Try it:
In the entries below, find the line with "output and inout bits: 18" and the line with "By module, submodules not included". Reproduce those two lines and every line between them exactly, and nothing more.

Records from a data source
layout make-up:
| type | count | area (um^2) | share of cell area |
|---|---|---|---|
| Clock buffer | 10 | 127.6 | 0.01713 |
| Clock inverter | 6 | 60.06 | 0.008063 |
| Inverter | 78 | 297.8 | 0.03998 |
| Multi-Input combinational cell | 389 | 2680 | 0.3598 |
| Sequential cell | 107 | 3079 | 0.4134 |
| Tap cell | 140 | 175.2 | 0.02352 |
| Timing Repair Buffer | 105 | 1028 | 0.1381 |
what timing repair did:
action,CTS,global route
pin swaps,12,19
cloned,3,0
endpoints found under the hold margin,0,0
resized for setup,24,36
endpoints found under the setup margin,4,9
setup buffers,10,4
`config.mk`:
```
export PLATFORM = sky130hd
export DESIGN_NAME = spi_slave_fifo
export DESIGN_NICKNAME = d
export VERILOG_FILES = /design/src/rtl/spi_pkg.sv /design/src/rtl/spi_slave_fifo_sync_fifo.sv /design/src/rtl/spi_slave_fifo.sv
export SDC_FILE = /design/constraint.sdc
export NUM_CORES = 1
export LEC_CHECK = 0
export CAP_MARGIN = 20
export CORE_UTILIZATION = 30
export CTS_BUF_LIST = sky130_fd_sc_hd__clkbuf_4 sky130_fd_sc_hd__clkbuf_8 sky130_fd_sc_hd__clkbuf_16
export CTS_CLUSTER_SIZE = 16
export DETAILED_ROUTE_END_ITERATION = 7
export SYNTH_ARGS = -nofsm -noshare
export SYNTH_HDL_FRONTEND = slang
export SYNTH_HIERARCHICAL = 1
export SYNTH_SLANG_ARGS = --single-unit
```
`constraint.sdc`:
```
create_clock -name clk6x -period 3.9 [get_ports clk6x]
set_clock_uncertainty 0.1 [all_clocks]
set_input_delay 1.17 -clock clk6x [delete_from_list [all_inputs] [get_ports clk6x]]
set_output_delay 1.17 -clock clk6x [all_outputs]
set_load 0.005 [all_outputs]
```
`src/rtl/spi_pkg.sv`:
```
// Shared definitions for the SPI slave: mode encodings, default underrun fill and clog2.
package spi_pkg;

  // Modes are encoded as {CPOL, CPHA}.
  localparam logic [1:0] MODE0 = 2'b00;
  localparam logic [1:0] MODE1 = 2'b01;
  localparam logic [1:0] MODE2 = 2'b10;
  localparam logic [1:0] MODE3 = 2'b11;

  localparam logic [31:0] TX_FILL_DEFAULT = '1;

  typedef enum logic {
    ST_IDLE,
    ST_ACTIVE
  } frame_state_e;

  function automatic int clog2(input int value);
    int r;
    r = 0;
    while ((1 << r) < value) r++;
    return r;
  endfunction

endpackage

```
`src/rtl/spi_slave_fifo_sync_fifo.sv`:
```
// Single-clock FIFO with occupancy, full/empty flags and a sticky overflow flag.
module sync_fifo
  import spi_pkg::*;
#(
  parameter int DW    = 8,
  parameter int DEPTH = 4
) (
  input  logic                     clk,
  input  logic                     reset,
  input  logic                     push_i,
  input  logic [DW-1:0]            data_i,
  input  logic                     pop_i,
  output logic [DW-1:0]            data_o,
  output logic [clog2(DEPTH):0]    level_o,
  output logic                     full_o,
  output logic                     empty_o,
  output logic                     overflow_o
);

  localparam int AW  = clog2(DEPTH);
  localparam int AW1 = AW + 1;
  localparam logic [AW:0] FULL_LVL = AW1'(DEPTH);

  logic [DW-1:0] mem_q [DEPTH];
  logic [AW-1:0] wr_ptr_q, rd_ptr_q;
  logic [AW:0]   level_q;
  logic          overflow_q;
  logic          do_push, do_pop;

  assign empty_o = (level_q == '0);
  assign full_o  = (level_q == FULL_LVL);
  // A pop in the same cycle frees a slot, so a push while full still lands.
  assign do_pop  = pop_i && !empty_o;
  assign do_push = push_i && (!full_o || do_pop);

  always_ff @(posedge clk) begin
    if (reset) begin
      wr_ptr_q   <= '0;
      rd_ptr_q   <= '0;
      level_q    <= '0;
      overflow_q <= 1'b0;
    end else begin
      if (do_push) wr_ptr_q <= wr_ptr_q + AW'(1);
      if (do_pop)  rd_ptr_q <= rd_ptr_q + AW'(1);
      level_q <= level_q + {{AW{1'b0}}, do_push} - {{AW{1'b0}}, do_pop};
      if (push_i && !do_push) overflow_q <= 1'b1;
    end
  end

  always_ff @(posedge clk) begin
    if (do_push) mem_q[wr_ptr_q] <= data_i;
  end

  assign data_o     = mem_q[rd_ptr_q];
  assign level_o    = level_q;
  assign overflow_o = overflow_q;

endmodule

```
`src/rtl/spi_slave_fifo.sv`:
```
// Oversampled SPI slave, all four modes, parametrised word width, MISO words sourced from a TX FIFO.
module spi_slave_fifo
  import spi_pkg::*;
#(
  parameter int            DW          = 8,
  parameter bit            CPOL        = 1'b0,
  parameter bit            CPHA        = 1'b0,
  parameter int            TX_DEPTH    = 4,
  parameter int            SYNC_STAGES = 2,
  parameter logic [DW-1:0] TX_FILL     = TX_FILL_DEFAULT[DW-1:0]
) (
  input  logic                       clk6x,
  input  logic                       reset,
  input  logic                       spi_clk_i,
  input  logic                       spi_csn_i,
  input  logic                       spi_mosi_i,
  output logic                       spi_miso_o,
  output logic                       spi_miso_drive_o,
  output logic [DW-1:0]              rx_byte_o,
  output logic                       rx_hdr_en_o,
  output logic                       rx_db_en_o,
  input  logic [DW-1:0]              tx_byte_i,
  input  logic                       tx_en_i,
  output logic [clog2(TX_DEPTH):0]   tx_level_o,
  output logic                       tx_full_o,
  output logic                       tx_underrun_o,
  output logic                       tx_overflow_o
);

  localparam int CW = clog2(DW);
  localparam logic [CW-1:0] LAST_BIT = CW'(DW - 1);
  localparam bit SAMPLE_LEAD = ({CPOL, CPHA} == MODE0) || ({CPOL, CPHA} == MODE2);

  logic [SYNC_STAGES-1:0] sck_sync_q, csn_sync_q, mosi_sync_q;
  logic                   sck_last_q;
  logic                   sck_s, csn_s, mosi_s;
  logic                   edge_any, lead_edge, trail_edge, sample_edge, launch_edge;

  frame_state_e state_q, state_d;
  logic         frame_start, frame_end;

  logic [CW-1:0] bit_cnt_q, bit_cnt_d;
  logic [DW-1:0] rx_shift_q, rx_shift_d;
  logic [DW-1:0] tx_shift_q, tx_shift_d;
  logic [DW-1:0] rx_byte_q, rx_byte_d;
  logic          miso_q, miso_d;
  logic          first_word_q, first_word_d;
  logic          word_done_q, word_done_d;
  logic          hdr_q, hdr_d, db_q, db_d;
  logic          underrun_q, underrun_d;
  logic          pend_q, pend_d;
  logic          pend_empty_q, pend_empty_d;

  logic          fifo_pop, fifo_empty;
  logic [DW-1:0] fifo_head, load_word;

  sync_fifo #(
    .DW    (DW),
    .DEPTH (TX_DEPTH)
  ) u_tx_fifo (
    .clk        (clk6x),
    .reset      (reset),
    .push_i     (tx_en_i),
    .data_i     (tx_byte_i),
    .pop_i      (fifo_pop),
    .data_o     (fifo_head),
    .level_o    (tx_level_o),
    .full_o     (tx_full_o),
    .empty_o    (fifo_empty),
    .overflow_o (tx_overflow_o)
  );

  always_ff @(posedge clk6x) begin
    if (reset) begin
      sck_sync_q  <= {SYNC_STAGES{CPOL}};
      csn_sync_q  <= '1;
      mosi_sync_q <= '0;
      sck_last_q  <= CPOL;
    end else begin
      sck_sync_q  <= {sck_sync_q[SYNC_STAGES-2:0], spi_clk_i};
      csn_sync_q  <= {csn_sync_q[SYNC_STAGES-2:0], spi_csn_i};
      mosi_sync_q <= {mosi_sync_q[SYNC_STAGES-2:0], spi_mosi_i};
      sck_last_q  <= sck_sync_q[SYNC_STAGES-1];
    end
  end

  assign sck_s       = sck_sync_q[SYNC_STAGES-1];
  assign csn_s       = csn_sync_q[SYNC_STAGES-1];
  assign mosi_s      = mosi_sync_q[SYNC_STAGES-1];
  assign edge_any    = (sck_s != sck_last_q) && (state_q == ST_ACTIVE) && !csn_s;
  assign lead_edge   = edge_any && (sck_s != CPOL);
  assign trail_edge  = edge_any && (sck_s == CPOL);
  assign sample_edge = SAMPLE_LEAD ? lead_edge : trail_edge;
  assign launch_edge = SAMPLE_LEAD ? trail_edge : lead_edge;
  assign load_word   = fifo_empty ? TX_FILL : fifo_head;

  always_comb begin
    state_d     = state_q;
    frame_start = 1'b0;
    frame_end   = 1'b0;
    case (state_q)
      ST_IDLE: if (!csn_s) begin
        state_d     = ST_ACTIVE;
        frame_start = 1'b1;
      end
      ST_ACTIVE: if (csn_s) begin
        state_d   = ST_IDLE;
        frame_end = 1'b1;
      end
      default: state_d = ST_IDLE;
    endcase
  end

  // With CPHA=0 the next word's MSB must be on MISO before its first sample
  // edge, but after the last word the master still produces a trailing edge.
  // So the head is only presented there and popped at the word's first sample
  // edge, which keeps a frame from consuming a reply it never clocks out.
  always_comb begin
    bit_cnt_d    = bit_cnt_q;
    rx_shift_d   = rx_shift_q;
    tx_shift_d   = tx_shift_q;
    rx_byte_d    = rx_byte_q;
    miso_d       = miso_q;
    first_word_d = first_word_q;
    word_done_d  = 1'b0;
    hdr_d        = 1'b0;
    db_d         = 1'b0;
    underrun_d   = 1'b0;
    pend_d       = pend_q;
    pend_empty_d = pend_empty_q;
    fifo_pop     = 1'b0;

    if (word_done_q) begin
      rx_byte_d    = rx_shift_q;
      hdr_d        = first_word_q;
      db_d         = !first_word_q;
      first_word_d = 1'b0;
    end

    if (frame_start) begin
      first_word_d = 1'b1;
      bit_cnt_d    = '0;
      if (!CPHA) begin
        tx_shift_d   = load_word;
        miso_d       = load_word[DW-1];
        pend_d       = 1'b1;
        pend_empty_d = fifo_empty;
      end
    end else if (frame_end) begin
      bit_cnt_d = '0;
      pend_d    = 1'b0;
    end else begin
      if (sample_edge) begin
        rx_shift_d = {rx_shift_q[DW-2:0], mosi_s};
        if (bit_cnt_q == LAST_BIT) begin
          bit_cnt_d   = '0;
          word_done_d = 1'b1;
        end else begin
          bit_cnt_d = bit_cnt_q + CW'(1);
        end
        if (pend_q && (bit_cnt_q == '0)) begin
          pend_d     = 1'b0;
          underrun_d = pend_empty_q;
          fifo_pop   = !pend_empty_q;
        end
      end
      if (launch_edge) begin
        if (bit_cnt_q == '0) begin
          tx_shift_d = load_word;
          miso_d     = load_word[DW-1];
          if (CPHA) begin
            underrun_d = fifo_empty;
            fifo_pop   = !fifo_empty;
          end else begin
            pend_d       = 1'b1;
            pend_empty_d = fifo_empty;
          end
        end else begin
          tx_shift_d = tx_shift_q << 1;
          miso_d     = tx_shift_q[DW-2];
        end
      end
    end
  end

  always_ff @(posedge clk6x) begin
    if (reset) begin
      state_q      <= ST_IDLE;
      bit_cnt_q    <= '0;
      rx_shift_q   <= '0;
      tx_shift_q   <= '0;
      rx_byte_q    <= '0;
      miso_q       <= 1'b1;
      first_word_q <= 1'b0;
      word_done_q  <= 1'b0;
      hdr_q        <= 1'b0;
      db_q         <= 1'b0;
      underrun_q   <= 1'b0;
      pend_q       <= 1'b0;
      pend_empty_q <= 1'b0;
    end else begin
      state_q      <= state_d;
      bit_cnt_q    <= bit_cnt_d;
      rx_shift_q   <= rx_shift_d;
      tx_shift_q   <= tx_shift_d;
      rx_byte_q    <= rx_byte_d;
      miso_q       <= miso_d;
      first_word_q <= first_word_d;
      word_done_q  <= word_done_d;
      hdr_q        <= hdr_d;
      db_q         <= db_d;
      underrun_q   <= underrun_d;
      pend_q       <= pend_d;
      pend_empty_q <= pend_empty_d;
    end
  end

  assign spi_miso_o       = miso_q;
  assign spi_miso_drive_o = !csn_s;
  assign rx_byte_o        = rx_byte_q;
  assign rx_hdr_en_o      = hdr_q;
  assign rx_db_en_o       = db_q;
  assign tx_underrun_o    = underrun_q;

endmodule

```
Word level (Yosys, flattened, before mapping)
Memory sizes are Yosys's and may differ from the RTL's. A register that Yosys moved wholly into a read port is not among the register bits.
Index checks and enable logic that the tools add are counted.
Storage, ports and cells
  logic and storage cells: 99
  ROM bits: 0
  memories: 1
  bits of input ports: 14
  flip-flop bits (word level): 50
  output and inout bits: 18
  bits in latches: 0
  bits in writable memories: 32
Cells by class
  shift operators: 0
  multiplexer cells: 35
  bitwise gates (word level): 6
  div/mod/pow operators: 0
  reductions and logical operators: 27
  equal/unequal tests: 4
  add/sub/neg operators: 5
  $mul: 0
  order comparisons: 0
Memories
  u_tx_fifo.mem_q: words 4, width 8, rd ports 1, clocked after memory_dff 1, write ports 1, RTL line spi_slave_fifo_sync_fifo.sv:24  | logic [DW-1:0] mem_q [DEPTH];
Operators by type and width (count)
  2-to-1 mux 7 bit: 4
  2-to-1 mux 1 bit: 27
  logical AND 1 bit: 8
  2-to-1 mux 8 bit: 1
  equality test 3 bit (second input constant): 2
  zero test 1 bit: 6
  zero test 3 bit: 2
  NOT 1 bit: 6
  AND reduction 3 bit: 2
  nonzero test 2 bit: 3
  OR reduction 5 bit: 1
  adder 2 x 1 -> 2 bit (second input constant): 2
  2-to-1 mux 2 bit: 2
  OR reduction 4 bit: 1
  adder 3 x 1 -> 3 bit: 1
  adder 3 x 1 -> 3 bit (second input constant): 1
  2-to-1 mux 3 bit: 1
  OR reduction 3 bit: 1
  subtractor 3 x 1 -> 3 bit: 1
  inequality test 2 bit (second input constant): 1
  AND reduction 2 bit: 1
  OR reduction 2 bit: 1
  logical OR 1 bit: 1
  inequality test 1 bit: 1

Logic depth before layout (Yosys ltp)
  depth after elaboration: 12
  mapped depth: 13
  mapped depth without buffers: 13

Hierarchy
The synthesis kept the hierarchy.
By module, submodules not included
  sync_fifo: seq. area each 1161.1 µm², cells an instance 93, times used 1, area each 1682.9 µm²
  spi_slave_fifo: seq. area each 840.8 µm², cells an instance 173, times used 1, area each 1612.8 µm²

Least setup slack after synthesis
OpenSTA, ideal clock, no wires.
  kind: flip-flop to flip-flop
  start: register csn_sync_q[1]
  end: register u_tx_fifo.level_q[1] (netlist: u_tx_fifo/level_o[1])
  required time: 3.672 ns
  buffers on the path: 1
  period minus slack after synthesis: 2.909 ns
  library setup time: 0.128 ns
  path slack: 0.991 ns
  arrival: 2.681 ns
  stages on the path, launching flop included: 11
  path through: dfxtp_1 > inv_1 > ha_1 > buf_2 > nor4_1 > o31ai_2 > or2_1 > a21bo_1 > ha_1 > fa_1 > nor2b_1
Between the ends
  longest elaborated chain between the ends: 11
  elaborated cells on any way between the ends: 15
  those cells by class: add/sub (2); mux (7); reduce/logical (6)
Ends and longest elaborated chain
  start: declaration: RTL line spi_slave_fifo.sv:34  | logic [SYNC_STAGES-1:0] sck_sync_q, csn_sync_q, mosi_sync_q;
  start signal: assignment: RTL line spi_slave_fifo.sv:81  | csn_sync_q <= {csn_sync_q[SYNC_STAGES-2:0], spi_csn_i};
  zero test 1 bit *
  net spi_miso_drive_o: RTL line spi_slave_fifo.sv:18  | output logic spi_miso_drive_o,
  logical AND 1 bit *: RTL line spi_slave_fifo.sv:90  | assign edge_any = (sck_s != sck_last_q) && (state_q == ST_ACTIVE) && !csn_s;
  logical AND 1 bit *: RTL line spi_slave_fifo.sv:91  | assign lead_edge = edge_any && (sck_s != CPOL);
  2-to-1 mux 1 bit *: RTL line spi_slave_fifo.sv:153  | if (sample_edge) begin
  2-to-1 mux 1 bit *: RTL line spi_slave_fifo.sv:149  | end else if (frame_end) begin
  2-to-1 mux 1 bit *: RTL line spi_slave_fifo.sv:140  | if (frame_start) begin
  net fifo_pop: RTL line spi_slave_fifo.sv:54  | logic fifo_pop, fifo_empty;
  logical AND 1 bit *: RTL line spi_slave_fifo_sync_fifo.sv:33  | assign do_pop = pop_i && !empty_o;
  logical OR 1 bit: RTL line spi_slave_fifo_sync_fifo.sv:34  | assign do_push = push_i && (!full_o || do_pop);
  logical AND 1 bit: RTL line spi_slave_fifo_sync_fifo.sv:34
  adder 3 x 1 -> 3 bit: RTL line spi_slave_fifo_sync_fifo.sv:45  | level_q <= level_q + {{AW{1'b0}}, do_push} - {{AW{1'b0}}, do_pop};
  subtractor 3 x 1 -> 3 bit *: RTL line spi_slave_fifo_sync_fifo.sv:45
  end signal: assignment: RTL line spi_slave_fifo_sync_fifo.sv:45
  end: declaration: RTL line spi_slave_fifo_sync_fifo.sv:26  | logic [AW:0] level_q;
The timed path passes the listed nets; every way through them passes the cells marked *.
A chain may end at the register's enable or synchronous reset.

Final worst setup path
  start: register bit_cnt_q[0]
  end: register u_tx_fifo.level_q[2] (netlist: u_tx_fifo/level_o[2])
Between the ends
  longest elaborated chain between the ends: 11
Ends and longest elaborated chain
  start: declaration: RTL line spi_slave_fifo.sv:42  | logic [CW-1:0] bit_cnt_q, bit_cnt_d;
  start signal: assignment: RTL line spi_slave_fifo.sv:203  | bit_cnt_q <= bit_cnt_d;
  zero test 3 bit *: RTL line spi_slave_fifo.sv:161  | if (pend_q && (bit_cnt_q == '0)) begin
  logical AND 1 bit *: RTL line spi_slave_fifo.sv:161
  2-to-1 mux 1 bit *: RTL line spi_slave_fifo.sv:161
  2-to-1 mux 1 bit *: RTL line spi_slave_fifo.sv:153
  2-to-1 mux 1 bit *: RTL line spi_slave_fifo.sv:149
  2-to-1 mux 1 bit *: RTL line spi_slave_fifo.sv:140
  net fifo_pop: RTL line spi_slave_fifo.sv:54
  logical AND 1 bit *: RTL line spi_slave_fifo_sync_fifo.sv:33
  logical OR 1 bit: RTL line spi_slave_fifo_sync_fifo.sv:34
  logical AND 1 bit: RTL line spi_slave_fifo_sync_fifo.sv:34
  adder 3 x 1 -> 3 bit: RTL line spi_slave_fifo_sync_fifo.sv:45
  subtractor 3 x 1 -> 3 bit *: RTL line spi_slave_fifo_sync_fifo.sv:45
Marks and branches as above.

==> metrics.sh <==
CLK_LATENCY_PS=360
CRIT_PATH_TOP_DELAY_CELL='sky130_fd_sc_hd__dfxtp_1'
TRITONCTS='done'
DRCVIOLATIONCOUNT=0
ASYNC_RESET_FF_SHARE_PCT=0
NUMPORTBUFFERS=31
POSTROUTEANTENNANETS=0
SYNTH.CELLS.MOST_FREQUENT='52 x sky130_fd_sc_hd__dfxtp_1, 32 x sky130_fd_sc_hd__edfxtp_1, 26 x sky130_fd_sc_hd__nor2_1'
STDCELL_COUNT=437
SETUP_TNS_PS=0
GR-USAGE-ALL-LAYERS_PCT=10.60
FINISH.UTILIZATION_PCT=37.17
SEQPWRFRAC_PCT=56.2
FIRSTDRTPASSITERS=4
RUN_STATUS='finished clean'
TIMING_WORST_SETUP_PATH_TYPE='reg -> reg'
TIGHTESTPINTRANSITION_PS=529.8
CTS_CLK_PIN_SLEW_WORST_PATHS_PS=80
GATE_COUNT_AFTER_TECHNOLOGY_MAPPING=266
WORSTREG2REGSTART='bit_cnt_q[0]$_SDFFE_PP0N_'
PEAKVDDDROP_V=0.0002026
PLACED_CELLS_INCL_TAPS=421
IOPINCOUNT=32
WORST_SETUP_PATH_START_KIND='flip-flop'
CRIT_PATH_MAX_INCR_DELAY_PS=370
PEAK_FANOUT_ALONG_THE_CRITICAL_PATH=7
SHARE_OF_THE_SYNTHESIZED_AREA_IN_THE_TOP_CELL_TYPE_PCT=31.59
FLOW.AREA_GROWTH_FROM_SYNTHESIS_PCT=18.53
FINALCRITICALPERIOD_PS=2893
DETAILED_PLACE_HPWL_MM=3.737
LEAKAGE_nW=1.326
COMBPWRFRAC_PCT=10.8
HP-CLASS='reg -> reg'
CLOCK-ROOT-BUFFER='sky130_fd_sc_hd__clkbuf_8'
YOSYSMOSTFREQUENTCELL='sky130_fd_sc_hd__dfxtp_1'
INITIAL_UTILIZATION_PCT=31.36
GRT_PASS1_WL_MM=9.232
CLOCK_POWER_SHARE_PCT=33.0
DIE-HEIGHT_UM=106.8
CLKSINKCOUNT=84
VIA_COUNT=2032
SYNTH_AREA_LEADERS='sky130_fd_sc_hd__dfxtp_1 32%, sky130_fd_sc_hd__edfxtp_1 29%, sky130_fd_sc_hd__mux4_2 5.5%, sky130_fd_sc_hd__ha_1 3.8%, sky130_fd_sc_hd__a21oi_1 3.3%'
OVERALL_OVERFLOW_REMAINING_AFTER_GLOBAL_ROUTE=0
HOLD_BUFFERS=0
MAXCAPVIOLATIONS=0
MET3_WIRELENGTH_FROM_DETAILED_ROUTING_UM=229
MET2WIRELENGTH_MM=2.750
CRIT_PATH_START='bit_cnt_q[0]$_SDFFE_PP0N_'
CTS_RESIZED=0
P_PER_AREA_nW_PER_UM2=456.7
GRT_PASS1_VIAS=1987
POST_CTS_BUFFERS=0
GP_CONGESTION=0.6815
CLOCK_TREE.BUFFER_DEPTH=2
HOLD_PATH.STARTPOINT='csn_sync_q[0]$_SDFF_PP1_'
SYNTH_FP_NETS=291
INSERTEDDIODECOUNT=0
SYNTH.DISTINCT_CELLS=43
CRIT_PATH_CELL_TRACE='inv_1, ha_1, nor2b_2, nand3_1, nor4_1, buf_4, nor4b_4, nor2b_2, a21bo_1, ha_1, fa_1, xnor2_1, xnor2_1, nor2_1'
SYNTH.YOSYS.SEQ_AREA_SHARE_PCT=60.74
SYNTH_WARNINGS=6
ROUTE.DETAILED.WL_PER_INST_UM=12.85
ANTENNA_FOUND_INITIAL=0
DETAIL_ROUTE.VIAS_PER_CELL=4.650
ROWS=37
ROUTED_WIRELENGTH_MM=5.614
FLOORPLAN.DIE.WIDTH_UM=106.8
GRT_SETUP_UNREPAIRED='false'
SIGNAL_ARRIVAL_TIME_AT_THE_WORST_ENDPOINT_PS=3020
NUMBER_OF_ENABLE_TYPE_REGISTER_CELLS_IN_THE_SYNTHESIZED_NETLIST=32
CP_DATA_REQUIRED_TIME_PS=4030
TIMING.FINAL.SETUP_VIOLATIONS=0
DESIGN.DIE.AREA_UM2=11410
POWER_SWITCHING_W=0.0004709
DRT_ITER0_DRC=62
INTPOWER_W=0.001313
WL_MET1_MM=2.569
FMAX_MHz=345.6
CTS_MADE_BUFFERS=9
TOP_SIGNAL_LAYER_USED='met4'
KIND_OF_END_POINT_OF_THE_CRITICAL_PATH='flip-flop'
SYN-CELL-AREA_UM2=3296
DOMINANT_REGISTER_CELL_IN_THE_SYNTHESIZED_NETLIST='sky130_fd_sc_hd__dfxtp_1'
NET_SW_SHARE_PCT=26.40
REL_SLEW_SLACK_PCT=64.63
FINALHOLDVIOLCOUNT=0
FINISH.NET_COUNT=321
CTSHTREEMAXLEVEL=3
GRT_MAX_DEGREE=46
SLEW_VIOL_FINAL=0
DESIGN.CORE.AREA_UM2=10510
TIMING.FINAL.CRIT_SHARE_PCT=74.19
POSTSYNTHREGISTERBITS=84
SYNTHDOMINANTAREACELLTYPE='sky130_fd_sc_hd__dfxtp_1'
SYN_AREA_PER_CELL_UM2=12.39
LAYOUT-DRIVE-GT1-SHARE_PCT=11.96
==> sequential cells by signal, summed over array words and instances, names as in the netlist, 3 cells and up, named ones only <==
register	flops
rx_byte_o	8
bit_cnt_q	3
tx_shift_q	7
u_tx_fifo/mem_q	32
u_tx_fifo/level_o	3
rx_shift_q	8
==> metrics by stage <==
stage               hold WS, ps  setup WS, ps  cell area (um^2)  total power, W
floorplan                 289.5         991.3              3296        0.001144
detailed placement        302.0         707.2              3719        0.001220
global placement          299.1         742.7              3719        0.001214
global route              336.6         829.1              3906        0.001875
finish                    315.3          1007              3906        0.001784
CTS                       321.6         996.2              3906        0.001814
==> critical path: cells and delay by family, from the launching register on <==
| family | cells | cell delay, ps |
|---|---|---|
| AOI/OAI and AO/OA | 1 | 200 |
| xor gates and xnor gates | 2 | 300 |
| adders and majority gates | 3 | 750 |
| buffers and inverters | 2 | 240 |
| DFF | 1 | 370 |
| and+or+nand+nor | 6 | 800 |
==> area by class of cell <==
class	count	area, um^2
fill	995	6603
sequential	84	2002
multi-input combinational	157	1176
timing repair buffer	34	332.8
tap	136	170.2
clock buffer	9	123.9
clock inverter	7	63.81
inverter	10	37.54
==> cells in the final DEF (no fill, tap or decap), types with 4 or more instances in the layout <==
cell type / instances
sky130_fd_sc_hd__dfxtp_1: 52
sky130_fd_sc_hd__edfxtp_1: 32
sky130_fd_sc_hd__clkdlybuf4s50_1: 31
sky130_fd_sc_hd__nor2_1: 26
sky130_fd_sc_hd__a21oi_1: 22
sky130_fd_sc_hd__nand2_1: 16
sky130_fd_sc_hd__inv_1: 10
sky130_fd_sc_hd__nand3_1: 10
sky130_fd_sc_hd__mux2i_1: 10
sky130_fd_sc_hd__ha_1: 10
sky130_fd_sc_hd__clkbuf_8: 9
sky130_fd_sc_hd__mux4_2: 8
sky130_fd_sc_hd__nor2b_1: 7
sky130_fd_sc_hd__o221ai_1: 6
sky130_fd_sc_hd__nor3_1: 5
sky130_fd_sc_hd__and2_1: 4
==> path summary, 6_finish.rpt <==
kind / slack (ps) / depth (start not counted) / endpoint
worst max-delay path: 1010 / 14 / u_tx_fifo/level_o[2]$_SDFF_PP0_
worst min-delay path: 320 / 1 / csn_sync_q[1]$_SDFF_PP1_
worst max register to register: 1010 / 14 / u_tx_fifo/level_o[2]$_SDFF_PP0_
worst min register to register: 320 / 1 / csn_sync_q[1]$_SDFF_PP1_
==> per-layer routing <==
metal | GRT usage [%] | vias to the layer above
met5 | 0 | -
li1 | - | 1000
met1 | 12.19 | 993
met4 | 3.523 | 0
met2 | 18.20 | 31
met3 | 3.830 | 8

Exercise result:
  output and inout bits: 18
  bits in latches: 0
  bits in writable memories: 32
Cells by class
  shift operators: 0
  multiplexer cells: 35
  bitwise gates (word level): 6
  div/mod/pow operators: 0
  reductions and logical operators: 27
  equal/unequal tests: 4
  add/sub/neg operators: 5
  $mul: 0
  order comparisons: 0
Memories
  u_tx_fifo.mem_q: words 4, width 8, rd ports 1, clocked after memory_dff 1, write ports 1, RTL line spi_slave_fifo_sync_fifo.sv:24  | logic [DW-1:0] mem_q [DEPTH];
Operators by type and width (count)
  2-to-1 mux 7 bit: 4
  2-to-1 mux 1 bit: 27
  logical AND 1 bit: 8
  2-to-1 mux 8 bit: 1
  equality test 3 bit (second input constant): 2
  zero test 1 bit: 6
  zero test 3 bit: 2
  NOT 1 bit: 6
  AND reduction 3 bit: 2
  nonzero test 2 bit: 3
  OR reduction 5 bit: 1
  adder 2 x 1 -> 2 bit (second input constant): 2
  2-to-1 mux 2 bit: 2
  OR reduction 4 bit: 1
  adder 3 x 1 -> 3 bit: 1
  adder 3 x 1 -> 3 bit (second input constant): 1
  2-to-1 mux 3 bit: 1
  OR reduction 3 bit: 1
  subtractor 3 x 1 -> 3 bit: 1
  inequality test 2 bit (second input constant): 1
  AND reduction 2 bit: 1
  OR reduction 2 bit: 1
  logical OR 1 bit: 1
  inequality test 1 bit: 1

Logic depth before layout (Yosys ltp)
  depth after elaboration: 12
  mapped depth: 13
  mapped depth without buffers: 13

Hierarchy
The synthesis kept the hierarchy.
By module, submodules not included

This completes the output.